A day after roughly a dozen Republican presidential campaigns came together in a show of force Sunday night to protest the debate process, their fragile consensus collapsed on Monday, with a number of candidates refusing to sign on to a group letter intended to compel TV networks to bow to their demands.
The defections threw the talks into disarray, and by late Monday some senior advisers to GOP candidates were beginning to doubt whether their pact would hold up at all. Just 24 hours after the Republican campaigns declared they were seizing debate negotiating power from the Republican National Committee — and empower themselves to deal with networks — the advisers said they were beginning to consider handing it back.
Story Continued Below
With four candidates — Donald Trump, Chris Christie, John Kasich and Carly Fiorina — announcing on Monday that they would not sign a letter to networks detailing proposed formats for future debates, some people involved in the talks conceded that it would be difficult to move forward given the lack of unity.
“Things are sinking fast,” said one adviser. “Things sound wobbly,” said another.
Others, however, pointed out that most of the GOP campaigns were still ready to sign the letter and that a majority could form a pact.
Those involved in the discussions said they expected a final decision on whether to send a letter to come Tuesday evening.
Even if the group decided to back off, some advisers said, the campaigns had achieved a key objective: getting the ear of the RNC. Several Republican campaigns had complained that the committee had not been effective in negotiating with broadcast networks on their behalf.
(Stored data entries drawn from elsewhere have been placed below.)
--- src/rtl/pwm_shadow_pkg.sv ---
package pwm_shadow_pkg;
    localparam int CW      = 16;  // period / duty width
    localparam int DIV_W   = 2;   // divider select width
    localparam int INV_BIT = 5;   // invert bit position in control word

    typedef enum logic [0:0] {
        CH_IDLE = 1'b0,
        CH_RUN  = 1'b1
    } ch_state_t;

    typedef struct packed {
        logic [CW-1:0]    period;
        logic [CW-1:0]    duty;
        logic [DIV_W-1:0] div;
        logic             inv;
    } ch_cfg_t;
endpackage

--- src/rtl/pwm_shadow_regs.sv ---
module pwm_shadow_regs
    import pwm_shadow_pkg::*;
#(
    parameter int NCH = 4,
    parameter int AW  = 12,
    parameter int DW  = 32,
    parameter logic [AW-1:0] PER_BASE = 12'h400,
    parameter logic [AW-1:0] DUT_BASE = 12'h420,
    parameter logic [AW-1:0] CTL_BASE = 12'h440
) (
    input  logic           clk,
    input  logic           rst_n,
    input  logic           wr_en,
    input  logic           rd_en,
    input  logic [AW-1:0]  addr,
    input  logic [DW-1:0]  wdata,
    output logic [DW-1:0]  rdata,
    output ch_cfg_t        cfg [NCH],
    output logic [NCH-1:0] arm
);
    localparam int STRIDE = 4;

    function automatic logic [AW-1:0] slot(input logic [AW-1:0] base, input int c);
        return base + AW'(STRIDE * c);
    endfunction

    logic [DW-1:0] rd_mux;
    logic          unused_hi;
    assign unused_hi = ^wdata[DW-1:CW];

    always_ff @(posedge clk or negedge rst_n) begin
        if (!rst_n) begin
            for (int c = 0; c < NCH; c++) cfg[c] <= '0;
            arm <= '0;
        end else begin
            arm <= '0;
            if (wr_en) begin
                for (int c = 0; c < NCH; c++) begin
                    if (addr == slot(PER_BASE, c)) begin
                        cfg[c].period <= wdata[CW-1:0];
                        arm[c]        <= 1'b1;
                    end
                    if (addr == slot(DUT_BASE, c)) cfg[c].duty <= wdata[CW-1:0];
                    if (addr == slot(CTL_BASE, c)) begin
                        cfg[c].div <= wdata[DIV_W-1:0];
                        cfg[c].inv <= wdata[INV_BIT];
                    end
                end
            end
        end
    end

    always_comb begin
        rd_mux = '0;
        for (int c = 0; c < NCH; c++) begin
            if (addr == slot(PER_BASE, c)) rd_mux = DW'(cfg[c].period);
            if (addr == slot(DUT_BASE, c)) rd_mux = DW'(cfg[c].duty);
            if (addr == slot(CTL_BASE, c)) begin
                rd_mux[DIV_W-1:0] = cfg[c].div;
                rd_mux[INV_BIT]   = cfg[c].inv;
            end
        end
    end

    always_ff @(posedge clk or negedge rst_n) begin
        if (!rst_n)     rdata <= '0;
        else if (rd_en) rdata <= rd_mux;
    end

    AST_ARM_SINGLE: assert property (@(posedge clk) disable iff (!rst_n)
        $onehot0(arm));
    AST_ARM_NEEDS_WRITE: assert property (@(posedge clk) disable iff (!rst_n)
        !wr_en |=> (arm == '0));
endmodule

--- src/rtl/pwm_shadow_presc.sv ---
module pwm_shadow_presc
    import pwm_shadow_pkg::*;
#(
    parameter int PW = 3
) (
    input  logic             clk,
    input  logic             rst_n,
    input  logic             tick,
    input  logic             clr,
    input  logic [DIV_W-1:0] div,
    output logic             step
);
    logic [PW-1:0] pre;
    logic [PW-1:0] mask;

    assign mask = PW'((1 << div) - 1);
    assign step = tick && (pre == mask);

    always_ff @(posedge clk or negedge rst_n) begin
        if (!rst_n)    pre <= '0;
        else if (clr)  pre <= '0;
        else if (tick) pre <= (pre == mask) ? '0 : pre + 1'b1;
    end

    AST_PRE_BOUND: assert property (@(posedge clk) disable iff (!rst_n)
        $stable(div) |=> (pre <= mask));
endmodule
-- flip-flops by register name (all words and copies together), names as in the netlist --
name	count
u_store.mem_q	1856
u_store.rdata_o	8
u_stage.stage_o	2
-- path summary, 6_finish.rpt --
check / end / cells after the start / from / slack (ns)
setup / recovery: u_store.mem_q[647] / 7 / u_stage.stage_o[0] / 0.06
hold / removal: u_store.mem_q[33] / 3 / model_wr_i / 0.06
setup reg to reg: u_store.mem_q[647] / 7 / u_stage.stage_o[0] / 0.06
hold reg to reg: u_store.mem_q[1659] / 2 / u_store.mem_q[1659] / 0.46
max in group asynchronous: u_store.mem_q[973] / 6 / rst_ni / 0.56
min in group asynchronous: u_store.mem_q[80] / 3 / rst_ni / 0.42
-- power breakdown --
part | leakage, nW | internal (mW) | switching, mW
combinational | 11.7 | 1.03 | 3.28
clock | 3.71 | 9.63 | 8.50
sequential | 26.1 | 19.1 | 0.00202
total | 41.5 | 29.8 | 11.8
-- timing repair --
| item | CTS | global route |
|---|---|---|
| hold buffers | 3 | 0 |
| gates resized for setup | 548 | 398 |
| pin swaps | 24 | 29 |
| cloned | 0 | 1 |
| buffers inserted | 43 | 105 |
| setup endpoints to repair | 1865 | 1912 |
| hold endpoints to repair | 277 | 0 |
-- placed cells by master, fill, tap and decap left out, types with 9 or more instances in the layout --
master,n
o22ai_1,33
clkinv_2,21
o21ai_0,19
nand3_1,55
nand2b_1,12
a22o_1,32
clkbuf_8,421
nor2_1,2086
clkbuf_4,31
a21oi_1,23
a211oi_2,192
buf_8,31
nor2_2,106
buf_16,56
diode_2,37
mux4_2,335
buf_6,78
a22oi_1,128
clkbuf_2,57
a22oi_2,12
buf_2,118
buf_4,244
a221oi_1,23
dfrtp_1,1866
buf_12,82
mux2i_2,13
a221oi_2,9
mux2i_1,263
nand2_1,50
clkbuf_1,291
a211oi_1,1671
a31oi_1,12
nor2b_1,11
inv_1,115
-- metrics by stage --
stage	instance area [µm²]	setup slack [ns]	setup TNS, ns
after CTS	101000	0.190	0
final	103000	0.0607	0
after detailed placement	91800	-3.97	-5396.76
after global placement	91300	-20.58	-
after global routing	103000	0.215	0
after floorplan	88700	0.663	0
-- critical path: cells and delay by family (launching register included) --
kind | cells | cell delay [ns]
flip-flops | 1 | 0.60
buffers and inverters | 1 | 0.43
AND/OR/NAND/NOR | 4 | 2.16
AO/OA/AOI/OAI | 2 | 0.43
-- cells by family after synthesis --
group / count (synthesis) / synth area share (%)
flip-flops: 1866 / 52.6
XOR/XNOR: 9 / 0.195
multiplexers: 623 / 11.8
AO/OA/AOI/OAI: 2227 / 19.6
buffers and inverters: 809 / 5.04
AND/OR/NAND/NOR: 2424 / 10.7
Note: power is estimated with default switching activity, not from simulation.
## config.mk

```make
export PLATFORM = sky130hd
export DESIGN_NAME = secded_codec
export DESIGN_NICKNAME = d
export VERILOG_FILES = /design/src/rtl/secded_pkg.sv /design/src/rtl/secded_enc.sv /design/src/rtl/secded_syn.sv /design/src/rtl/secded_fix.sv /design/src/rtl/secded_codec.sv
export SDC_FILE = /design/constraint.sdc
export NUM_CORES = 1
export LEC_CHECK = 0
export CORE_ASPECT_RATIO = 1.1
export CORE_MARGIN = 2
export CORE_UTILIZATION = 45
export CTS_BUF_LIST = sky130_fd_sc_hd__clkbuf_8 sky130_fd_sc_hd__clkbuf_16
export CTS_CLUSTER_DIAMETER = 150
export DETAILED_ROUTE_END_ITERATION = 6
export GPL_ROUTABILITY_DRIVEN = 1
export PLACE_DENSITY_LB_ADDON = 0.12
export SLEW_MARGIN = 20
export SYNTH_ARGS = -nofsm -noshare
export SYNTH_HDL_FRONTEND = slang
export SYNTH_HIERARCHICAL = 1
export SYNTH_SLANG_ARGS = --single-unit
export TNS_END_PERCENT = 1
```

## constraint.sdc

```tcl
create_clock -name clk -period 10.5 [get_ports clk]
set_input_delay 2.1 -clock clk [delete_from_list [all_inputs] [get_ports clk]]
set_output_delay 2.1 -clock clk [all_outputs]
set_load 0.01 [all_outputs]
```
**src/rtl/lbs_pkg.sv**
```systemverilog
package lbs_pkg;

    typedef enum logic [2:0] {
        ST_IDLE,
        ST_SETUP,
        ST_CONFIRM,
        ST_POLL,
        ST_CLEAR,
        ST_EXIT,
        ST_DONE
    } lbs_state_t;

    typedef enum logic [2:0] {
        RES_OK      = 3'd0,
        RES_VOLT    = 3'd1,
        RES_PROT    = 3'd2,
        RES_SEQ     = 3'd3,
        RES_LOCK    = 3'd4,
        RES_TIMEOUT = 3'd5,
        RES_DEFER   = 3'd6
    } lbs_res_t;

    localparam logic [7:0] CMD_SETUP    = 8'h60;
    localparam logic [7:0] CMD_BLK_CONF = 8'h01;
    localparam logic [7:0] CMD_MST_CONF = 8'hF1;
    localparam logic [7:0] CMD_CLR_STAT = 8'h50;
    localparam logic [7:0] CMD_READ_ARR = 8'hFF;

    localparam int READY_BIT = 7;
    localparam int VOLT_BIT  = 3;
    localparam int PROT_BIT  = 1;
    localparam int SEQ_BIT   = 5;
    localparam int LOCK_BIT  = 4;

endpackage

```
**src/rtl/lbs_status_decode.sv**
```systemverilog
module lbs_status_decode
    import lbs_pkg::*;
(
    input  logic     volt_i,
    input  logic     prot_i,
    input  logic     seq_i,
    input  logic     lock_i,
    output lbs_res_t res_o,
    output logic     err_o
);
    always_comb begin
        err_o = 1'b1;
        if (volt_i)               res_o = RES_VOLT;
        else if (prot_i)          res_o = RES_PROT;
        else if (seq_i && lock_i) res_o = RES_SEQ;
        else if (lock_i)          res_o = RES_LOCK;
        else begin
            res_o = RES_OK;
            err_o = 1'b0;
        end
    end
endmodule

```
**src/rtl/lbs_poll_timer.sv**
```systemverilog
module lbs_poll_timer #(
    parameter int TW = 16
) (
    input  logic          clk,
    input  logic          rst_n,
    input  logic          clr_i,
    input  logic          en_i,
    input  logic [TW-1:0] limit_i,
    output logic          expired_o
);
    localparam logic [TW-1:0] CNT_MAX = {TW{1'b1}};

    logic [TW-1:0] cnt_q;
    logic [TW:0]   reads_now;

    always_ff @(posedge clk or negedge rst_n) begin
        if (!rst_n)                         cnt_q <= '0;
        else if (clr_i)                     cnt_q <= '0;
        else if (en_i && cnt_q != CNT_MAX)  cnt_q <= cnt_q + 1'b1;
    end

    // Reads made including the one in this cycle.
    assign reads_now = {1'b0, cnt_q} + 1'b1;
    assign expired_o = en_i && (reads_now >= {1'b0, limit_i});
endmodule

```
**src/rtl/lbs_seq.sv**
```systemverilog
module lbs_seq
    import lbs_pkg::*;
#(
    parameter int AW       = 24,
    parameter int TW       = 16,
    parameter int DEV_ADDR = 0
) (
    input  logic          clk,
    input  logic          rst_n,
    input  logic          start_i,
    input  logic          master_i,
    input  logic          last_i,
    input  logic [AW-1:0] addr_i,
    input  logic [TW-1:0] poll_limit_i,
    output logic          busy_o,
    output logic          done_o,
    output logic [2:0]    result_o,
    output logic [AW-1:0] bus_addr_o,
    output logic [7:0]    bus_wdata_o,
    output logic          bus_we_o,
    output logic          bus_re_o,
    input  logic [7:0]    bus_rdata_i
);
    localparam logic [AW-1:0] DEV_A = AW'(DEV_ADDR);

    lbs_state_t    st_q, st_nx;
    lbs_res_t      res_q, res_nx;
    lbs_res_t      dec_res;
    logic          dec_err;
    logic          tmo;
    logic          accept;
    logic          ready;
    logic [AW-1:0] tgt_q;
    logic          mst_q, last_q;
    logic          unused_bits;

    assign unused_bits = ^{bus_rdata_i[6], bus_rdata_i[2], bus_rdata_i[0]};
    assign ready  = bus_rdata_i[READY_BIT];
    assign accept = start_i && (st_q == ST_IDLE || st_q == ST_DONE);

    lbs_status_decode u_dec (
        .volt_i (bus_rdata_i[VOLT_BIT]),
        .prot_i (bus_rdata_i[PROT_BIT]),
        .seq_i  (bus_rdata_i[SEQ_BIT]),
        .lock_i (bus_rdata_i[LOCK_BIT]),
        .res_o  (dec_res),
        .err_o  (dec_err)
    );

    lbs_poll_timer #(.TW(TW)) u_tmr (
        .clk       (clk),
        .rst_n     (rst_n),
        .clr_i     (st_q != ST_POLL),
        .en_i      (st_q == ST_POLL),
        .limit_i   (poll_limit_i),
        .expired_o (tmo)
    );

    // State register and captured request.
    always_ff @(posedge clk or negedge rst_n) begin
        if (!rst_n) begin
            st_q   <= ST_IDLE;
            res_q  <= RES_OK;
            tgt_q  <= '0;
            mst_q  <= 1'b0;
            last_q <= 1'b0;
        end else begin
            st_q  <= st_nx;
            res_q <= res_nx;
            if (accept) begin
                tgt_q  <= master_i ? DEV_A : addr_i;
                mst_q  <= master_i;
                last_q <= last_i;
            end
        end
    end

    // Transitions.
    always_comb begin
        st_nx  = st_q;
        res_nx = res_q;
        unique case (st_q)
            ST_IDLE, ST_DONE: if (start_i) st_nx = ST_SETUP;
            ST_SETUP:         st_nx = ST_CONFIRM;
            ST_CONFIRM:       st_nx = ST_POLL;
            ST_POLL: begin
                if (ready) begin
                    if (!last_q) begin
                        st_nx  = ST_DONE;
                        res_nx = RES_DEFER;
                    end else if (dec_err) begin
                        st_nx  = ST_CLEAR;
                        res_nx = dec_res;
                    end else begin
                        st_nx  = ST_EXIT;
                        res_nx = RES_OK;
                    end
                end else if (tmo) begin
                    st_nx  = ST_EXIT;
                    res_nx = RES_TIMEOUT;
                end
            end
            ST_CLEAR:         st_nx = ST_EXIT;
            ST_EXIT:          st_nx = ST_DONE;
            default:          st_nx = ST_IDLE;
        endcase
    end

    // Outputs.
    always_comb begin
        busy_o      = 1'b0;
        done_o      = 1'b0;
        bus_we_o    = 1'b0;
        bus_re_o    = 1'b0;
        bus_wdata_o = 8'h00;
        unique case (st_q)
            ST_IDLE: ;
            ST_DONE: done_o = 1'b1;
            ST_SETUP: begin
                busy_o = 1'b1; bus_we_o = 1'b1; bus_wdata_o = CMD_SETUP;
            end
            ST_CONFIRM: begin
                busy_o = 1'b1; bus_we_o = 1'b1;
                bus_wdata_o = mst_q ? CMD_MST_CONF : CMD_BLK_CONF;
            end
            ST_POLL: begin
                busy_o = 1'b1; bus_re_o = 1'b1;
            end
            ST_CLEAR: begin
                busy_o = 1'b1; bus_we_o = 1'b1; bus_wdata_o = CMD_CLR_STAT;
            end
            ST_EXIT: begin
                busy_o = 1'b1; bus_we_o = 1'b1; bus_wdata_o = CMD_READ_ARR;
            end
            default: ;
        endcase
    end

    assign bus_addr_o = tgt_q;
    assign result_o   = res_q;
endmodule

```
==> src/rtl/eep_pkg.sv <==
// Shared types for the EEPROM page-write controller.
package eep_pkg;

    // Controller phases: idle, gathering a page, programming the page.
    typedef enum logic [1:0] {
        ST_IDLE = 2'd0,
        ST_LOAD = 2'd1,
        ST_PROG = 2'd2
    } eep_state_e;

endpackage

==> src/rtl/eep_strobe_filter.sv <==
// Turns the raw chip-select / write-enable / output-enable pins into
// qualified byte-load pulses. A write window is the overlap of cs_n and
// we_n low with oe_n high. The address is latched on the first edge of the
// window and the data on the first edge after it closes. Windows shorter
// than MIN_PULSE edges, or ended by oe_n falling, produce nothing.
// Assumes pins are already synchronous to clk.
module eep_strobe_filter #(
    parameter int ADDR_W    = 8,
    parameter int MIN_PULSE = 3
) (
    input  logic              clk,
    input  logic              rst_n,
    input  logic              cs_n,
    input  logic              we_n,
    input  logic              oe_n,
    input  logic [ADDR_W-1:0] addr,
    input  logic [7:0]        din,
    output logic              load_vld,
    output logic [ADDR_W-1:0] load_addr,
    output logic [7:0]        load_data
);
    localparam int CW = $clog2(MIN_PULSE + 1);

    logic              win;
    logic              win_q;
    logic [CW-1:0]     wcnt;
    logic [ADDR_W-1:0] addr_lat;

    assign win = ~cs_n & ~we_n & oe_n;

    // Track window width, latch address at open, emit a load at close.
    always_ff @(posedge clk) begin
        if (!rst_n) begin
            win_q     <= 1'b0;
            wcnt      <= '0;
            addr_lat  <= '0;
            load_vld  <= 1'b0;
            load_addr <= '0;
            load_data <= '0;
        end else begin
            win_q    <= win;
            load_vld <= 1'b0;
            if (win && !win_q) begin
                addr_lat <= addr;
                wcnt     <= CW'(1);
            end else if (win && wcnt != CW'(MIN_PULSE)) begin
                wcnt <= wcnt + CW'(1);
            end
            if (!win && win_q) begin
                if (oe_n && wcnt == CW'(MIN_PULSE)) begin
                    load_vld <= 1'b1;
                end
                load_addr <= addr_lat;
                load_data <= din;
            end
        end
    end

endmodule

==> src/rtl/eep_page_buf.sv <==
// Page buffer: one byte slot and one valid flag per offset in a page.
// Slots are written by accepted loads and all flags clear on commit.
module eep_page_buf #(
    parameter int PAGE_BITS = 4
) (
    input  logic                          clk,
    input  logic                          rst_n,
    input  logic                          wr_en,
    input  logic [PAGE_BITS-1:0]          wr_off,
    input  logic [7:0]                    wr_data,
    input  logic                          clr,
    output logic [(1<<PAGE_BITS)-1:0][7:0] slot_data,
    output logic [(1<<PAGE_BITS)-1:0]     slot_vld
);
    localparam int PAGE = 1 << PAGE_BITS;

    for (genvar g = 0; g < PAGE; g++) begin : g_slot
        // Capture one byte for this offset; drop its flag on commit.
        always_ff @(posedge clk) begin
            if (!rst_n) begin
                slot_data[g] <= '0;
                slot_vld[g]  <= 1'b0;
            end else if (clr) begin
                slot_vld[g] <= 1'b0;
            end else if (wr_en && wr_off == PAGE_BITS'(g)) begin
                slot_data[g] <= wr_data;
                slot_vld[g]  <= 1'b1;
            end
        end
    end

endmodule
But as they have voiced concerns, they said, the RNC has seemed increasingly interested in demonstrating they had teeth. On Sunday, the committee announced a shakeup in its debate team, elevating two top aides, Katie Walsh and Sean Cairncross. The RNC’s chairman, Reince Priebus, has also been taking an increasingly active role.
The shakeup came ahead after representatives of most of the campaigns held a two-hour dinner meeting on Sunday night at a Hilton in Alexandria, Virginia, to discuss taking greater control of the RNC’s debate process. The group agreed to reduce the committee’s role, and to convey several other demands to TV networks in a letter to be drafted by Republican lawyer Ben Ginsberg.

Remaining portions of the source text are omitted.